Data provided below:

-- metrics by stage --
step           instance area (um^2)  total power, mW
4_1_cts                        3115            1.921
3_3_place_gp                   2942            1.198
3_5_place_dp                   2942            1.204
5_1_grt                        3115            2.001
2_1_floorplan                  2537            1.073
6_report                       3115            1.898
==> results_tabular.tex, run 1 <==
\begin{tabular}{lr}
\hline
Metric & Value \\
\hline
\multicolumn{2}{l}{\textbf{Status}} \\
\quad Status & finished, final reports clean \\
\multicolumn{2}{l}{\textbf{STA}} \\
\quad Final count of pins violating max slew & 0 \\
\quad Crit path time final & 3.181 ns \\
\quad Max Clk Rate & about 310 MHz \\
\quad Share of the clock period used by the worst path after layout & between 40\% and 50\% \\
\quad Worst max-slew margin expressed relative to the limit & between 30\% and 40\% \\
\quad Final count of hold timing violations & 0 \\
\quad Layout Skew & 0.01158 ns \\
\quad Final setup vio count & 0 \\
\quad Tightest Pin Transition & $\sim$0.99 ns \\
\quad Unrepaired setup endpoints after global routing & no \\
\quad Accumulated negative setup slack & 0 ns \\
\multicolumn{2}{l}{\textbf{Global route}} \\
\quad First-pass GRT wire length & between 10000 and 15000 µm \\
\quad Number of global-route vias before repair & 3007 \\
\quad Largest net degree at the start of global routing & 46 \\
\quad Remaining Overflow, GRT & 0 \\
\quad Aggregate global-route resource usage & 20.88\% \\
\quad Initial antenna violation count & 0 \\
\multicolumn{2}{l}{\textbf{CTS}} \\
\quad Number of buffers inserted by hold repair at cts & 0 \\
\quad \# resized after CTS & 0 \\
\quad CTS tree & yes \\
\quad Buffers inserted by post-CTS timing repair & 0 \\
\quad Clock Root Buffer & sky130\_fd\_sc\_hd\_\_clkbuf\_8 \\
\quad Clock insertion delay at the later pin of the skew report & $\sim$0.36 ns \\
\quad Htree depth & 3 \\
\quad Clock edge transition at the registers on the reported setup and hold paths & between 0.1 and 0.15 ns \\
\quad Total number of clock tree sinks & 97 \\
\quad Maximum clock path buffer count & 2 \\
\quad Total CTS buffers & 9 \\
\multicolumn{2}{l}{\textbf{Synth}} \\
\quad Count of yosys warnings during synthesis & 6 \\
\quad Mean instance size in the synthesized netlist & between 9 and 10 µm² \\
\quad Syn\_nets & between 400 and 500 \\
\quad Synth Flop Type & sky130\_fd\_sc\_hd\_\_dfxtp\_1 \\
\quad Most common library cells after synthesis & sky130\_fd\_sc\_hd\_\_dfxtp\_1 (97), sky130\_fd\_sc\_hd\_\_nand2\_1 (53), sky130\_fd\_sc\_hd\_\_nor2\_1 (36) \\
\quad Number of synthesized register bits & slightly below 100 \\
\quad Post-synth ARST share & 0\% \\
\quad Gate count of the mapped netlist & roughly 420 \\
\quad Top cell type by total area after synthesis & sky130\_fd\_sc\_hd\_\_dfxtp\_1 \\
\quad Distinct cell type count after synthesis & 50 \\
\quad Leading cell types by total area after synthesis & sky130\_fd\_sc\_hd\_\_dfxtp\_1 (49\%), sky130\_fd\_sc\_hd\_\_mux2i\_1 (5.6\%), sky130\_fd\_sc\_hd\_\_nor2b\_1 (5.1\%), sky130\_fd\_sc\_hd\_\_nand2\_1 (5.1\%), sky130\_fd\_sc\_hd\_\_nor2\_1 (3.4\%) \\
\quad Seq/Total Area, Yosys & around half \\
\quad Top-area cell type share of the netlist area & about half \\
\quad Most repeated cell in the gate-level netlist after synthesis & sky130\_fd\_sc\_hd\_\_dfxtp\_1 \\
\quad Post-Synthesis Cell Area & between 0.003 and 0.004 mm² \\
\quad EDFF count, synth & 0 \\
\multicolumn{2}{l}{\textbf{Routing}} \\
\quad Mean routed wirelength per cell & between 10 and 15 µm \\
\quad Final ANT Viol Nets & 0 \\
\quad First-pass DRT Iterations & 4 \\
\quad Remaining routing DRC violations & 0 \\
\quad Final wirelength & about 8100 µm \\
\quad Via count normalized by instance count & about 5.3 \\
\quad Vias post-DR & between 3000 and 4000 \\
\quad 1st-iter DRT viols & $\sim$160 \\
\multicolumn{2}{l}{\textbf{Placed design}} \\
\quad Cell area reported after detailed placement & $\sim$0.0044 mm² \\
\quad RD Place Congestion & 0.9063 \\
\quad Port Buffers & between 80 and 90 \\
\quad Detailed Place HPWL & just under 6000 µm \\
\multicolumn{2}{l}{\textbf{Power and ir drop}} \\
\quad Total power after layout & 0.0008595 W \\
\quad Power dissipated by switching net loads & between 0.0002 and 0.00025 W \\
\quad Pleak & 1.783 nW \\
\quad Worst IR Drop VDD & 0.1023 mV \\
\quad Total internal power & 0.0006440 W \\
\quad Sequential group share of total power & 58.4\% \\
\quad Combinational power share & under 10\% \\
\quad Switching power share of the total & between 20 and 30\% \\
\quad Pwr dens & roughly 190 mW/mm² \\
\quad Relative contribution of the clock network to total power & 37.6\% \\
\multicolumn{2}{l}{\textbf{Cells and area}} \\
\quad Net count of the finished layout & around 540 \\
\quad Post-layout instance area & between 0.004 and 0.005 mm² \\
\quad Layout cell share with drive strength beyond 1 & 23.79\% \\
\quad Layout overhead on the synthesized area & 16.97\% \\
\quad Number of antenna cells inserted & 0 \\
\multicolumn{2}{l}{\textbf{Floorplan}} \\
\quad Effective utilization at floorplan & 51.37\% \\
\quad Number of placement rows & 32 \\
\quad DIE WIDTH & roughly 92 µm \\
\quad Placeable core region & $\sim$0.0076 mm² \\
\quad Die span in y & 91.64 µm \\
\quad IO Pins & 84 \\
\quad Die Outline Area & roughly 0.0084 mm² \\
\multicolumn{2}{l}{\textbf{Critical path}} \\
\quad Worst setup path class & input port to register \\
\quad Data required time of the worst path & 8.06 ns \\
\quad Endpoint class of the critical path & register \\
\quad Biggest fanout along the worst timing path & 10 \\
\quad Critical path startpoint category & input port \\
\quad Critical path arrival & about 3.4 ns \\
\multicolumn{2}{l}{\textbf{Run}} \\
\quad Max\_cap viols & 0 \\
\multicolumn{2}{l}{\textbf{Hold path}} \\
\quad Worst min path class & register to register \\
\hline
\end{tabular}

End of Data provided.

What the task asks: This exercise needs each record retyped exactly as shown.

Task solution:
-- metrics by stage --
step           instance area (um^2)  total power, mW
4_1_cts                        3115            1.921
3_3_place_gp                   2942            1.198
3_5_place_dp                   2942            1.204
5_1_grt                        3115            2.001
2_1_floorplan                  2537            1.073
6_report                       3115            1.898
==> results_tabular.tex, run 1 <==
\begin{tabular}{lr}
\hline
Metric & Value \\
\hline
\multicolumn{2}{l}{\textbf{Status}} \\
\quad Status & finished, final reports clean \\
\multicolumn{2}{l}{\textbf{STA}} \\
\quad Final count of pins violating max slew & 0 \\
\quad Crit path time final & 3.181 ns \\
\quad Max Clk Rate & about 310 MHz \\
\quad Share of the clock period used by the worst path after layout & between 40\% and 50\% \\
\quad Worst max-slew margin expressed relative to the limit & between 30\% and 40\% \\
\quad Final count of hold timing violations & 0 \\
\quad Layout Skew & 0.01158 ns \\
\quad Final setup vio count & 0 \\
\quad Tightest Pin Transition & $\sim$0.99 ns \\
\quad Unrepaired setup endpoints after global routing & no \\
\quad Accumulated negative setup slack & 0 ns \\
\multicolumn{2}{l}{\textbf{Global route}} \\
\quad First-pass GRT wire length & between 10000 and 15000 µm \\
\quad Number of global-route vias before repair & 3007 \\
\quad Largest net degree at the start of global routing & 46 \\
\quad Remaining Overflow, GRT & 0 \\
\quad Aggregate global-route resource usage & 20.88\% \\
\quad Initial antenna violation count & 0 \\
\multicolumn{2}{l}{\textbf{CTS}} \\
\quad Number of buffers inserted by hold repair at cts & 0 \\
\quad \# resized after CTS & 0 \\
\quad CTS tree & yes \\
\quad Buffers inserted by post-CTS timing repair & 0 \\
\quad Clock Root Buffer & sky130\_fd\_sc\_hd\_\_clkbuf\_8 \\
\quad Clock insertion delay at the later pin of the skew report & $\sim$0.36 ns \\
\quad Htree depth & 3 \\
\quad Clock edge transition at the registers on the reported setup and hold paths & between 0.1 and 0.15 ns \\
\quad Total number of clock tree sinks & 97 \\
\quad Maximum clock path buffer count & 2 \\
\quad Total CTS buffers & 9 \\
\multicolumn{2}{l}{\textbf{Synth}} \\
\quad Count of yosys warnings during synthesis & 6 \\
\quad Mean instance size in the synthesized netlist & between 9 and 10 µm² \\
\quad Syn\_nets & between 400 and 500 \\
\quad Synth Flop Type & sky130\_fd\_sc\_hd\_\_dfxtp\_1 \\
\quad Most common library cells after synthesis & sky130\_fd\_sc\_hd\_\_dfxtp\_1 (97), sky130\_fd\_sc\_hd\_\_nand2\_1 (53), sky130\_fd\_sc\_hd\_\_nor2\_1 (36) \\
\quad Number of synthesized register bits & slightly below 100 \\
\quad Post-synth ARST share & 0\% \\
\quad Gate count of the mapped netlist & roughly 420 \\
\quad Top cell type by total area after synthesis & sky130\_fd\_sc\_hd\_\_dfxtp\_1 \\
\quad Distinct cell type count after synthesis & 50 \\
\quad Leading cell types by total area after synthesis & sky130\_fd\_sc\_hd\_\_dfxtp\_1 (49\%), sky130\_fd\_sc\_hd\_\_mux2i\_1 (5.6\%), sky130\_fd\_sc\_hd\_\_nor2b\_1 (5.1\%), sky130\_fd\_sc\_hd\_\_nand2\_1 (5.1\%), sky130\_fd\_sc\_hd\_\_nor2\_1 (3.4\%) \\
\quad Seq/Total Area, Yosys & around half \\
\quad Top-area cell type share of the netlist area & about half \\
\quad Most repeated cell in the gate-level netlist after synthesis & sky130\_fd\_sc\_hd\_\_dfxtp\_1 \\
\quad Post-Synthesis Cell Area & between 0.003 and 0.004 mm² \\
\quad EDFF count, synth & 0 \\
\multicolumn{2}{l}{\textbf{Routing}} \\
\quad Mean routed wirelength per cell & between 10 and 15 µm \\
\quad Final ANT Viol Nets & 0 \\
\quad First-pass DRT Iterations & 4 \\
\quad Remaining routing DRC violations & 0 \\
\quad Final wirelength & about 8100 µm \\
\quad Via count normalized by instance count & about 5.3 \\
\quad Vias post-DR & between 3000 and 4000 \\
\quad 1st-iter DRT viols & $\sim$160 \\
\multicolumn{2}{l}{\textbf{Placed design}} \\
\quad Cell area reported after detailed placement & $\sim$0.0044 mm² \\
\quad RD Place Congestion & 0.9063 \\
\quad Port Buffers & between 80 and 90 \\
\quad Detailed Place HPWL & just under 6000 µm \\
\multicolumn{2}{l}{\textbf{Power and ir drop}} \\
\quad Total power after layout & 0.0008595 W \\
\quad Power dissipated by switching net loads & between 0.0002 and 0.00025 W \\
\quad Pleak & 1.783 nW \\
\quad Worst IR Drop VDD & 0.1023 mV \\
\quad Total internal power & 0.0006440 W \\
\quad Sequential group share of total power & 58.4\% \\
\quad Combinational power share & under 10\% \\
\quad Switching power share of the total & between 20 and 30\% \\
\quad Pwr dens & roughly 190 mW/mm² \\
\quad Relative contribution of the clock network to total power & 37.6\% \\
\multicolumn{2}{l}{\textbf{Cells and area}} \\
\quad Net count of the finished layout & around 540 \\
\quad Post-layout instance area & between 0.004 and 0.005 mm² \\
\quad Layout cell share with drive strength beyond 1 & 23.79\% \\
\quad Layout overhead on the synthesized area & 16.97\% \\
\quad Number of antenna cells inserted & 0 \\
\multicolumn{2}{l}{\textbf{Floorplan}} \\
\quad Effective utilization at floorplan & 51.37\% \\
\quad Number of placement rows & 32 \\
\quad DIE WIDTH & roughly 92 µm \\
\quad Placeable core region & $\sim$0.0076 mm² \\
\quad Die span in y & 91.64 µm \\
\quad IO Pins & 84 \\
\quad Die Outline Area & roughly 0.0084 mm² \\
\multicolumn{2}{l}{\textbf{Critical path}} \\
\quad Worst setup path class & input port to register \\
\quad Data required time of the worst path & 8.06 ns \\
\quad Endpoint class of the critical path & register \\
\quad Biggest fanout along the worst timing path & 10 \\
\quad Critical path startpoint category & input port \\
\quad Critical path arrival & about 3.4 ns \\
\multicolumn{2}{l}{\textbf{Run}} \\
\quad Max\_cap viols & 0 \\
\multicolumn{2}{l}{\textbf{Hold path}} \\
\quad Worst min path class & register to register \\
\hline
\end{tabular}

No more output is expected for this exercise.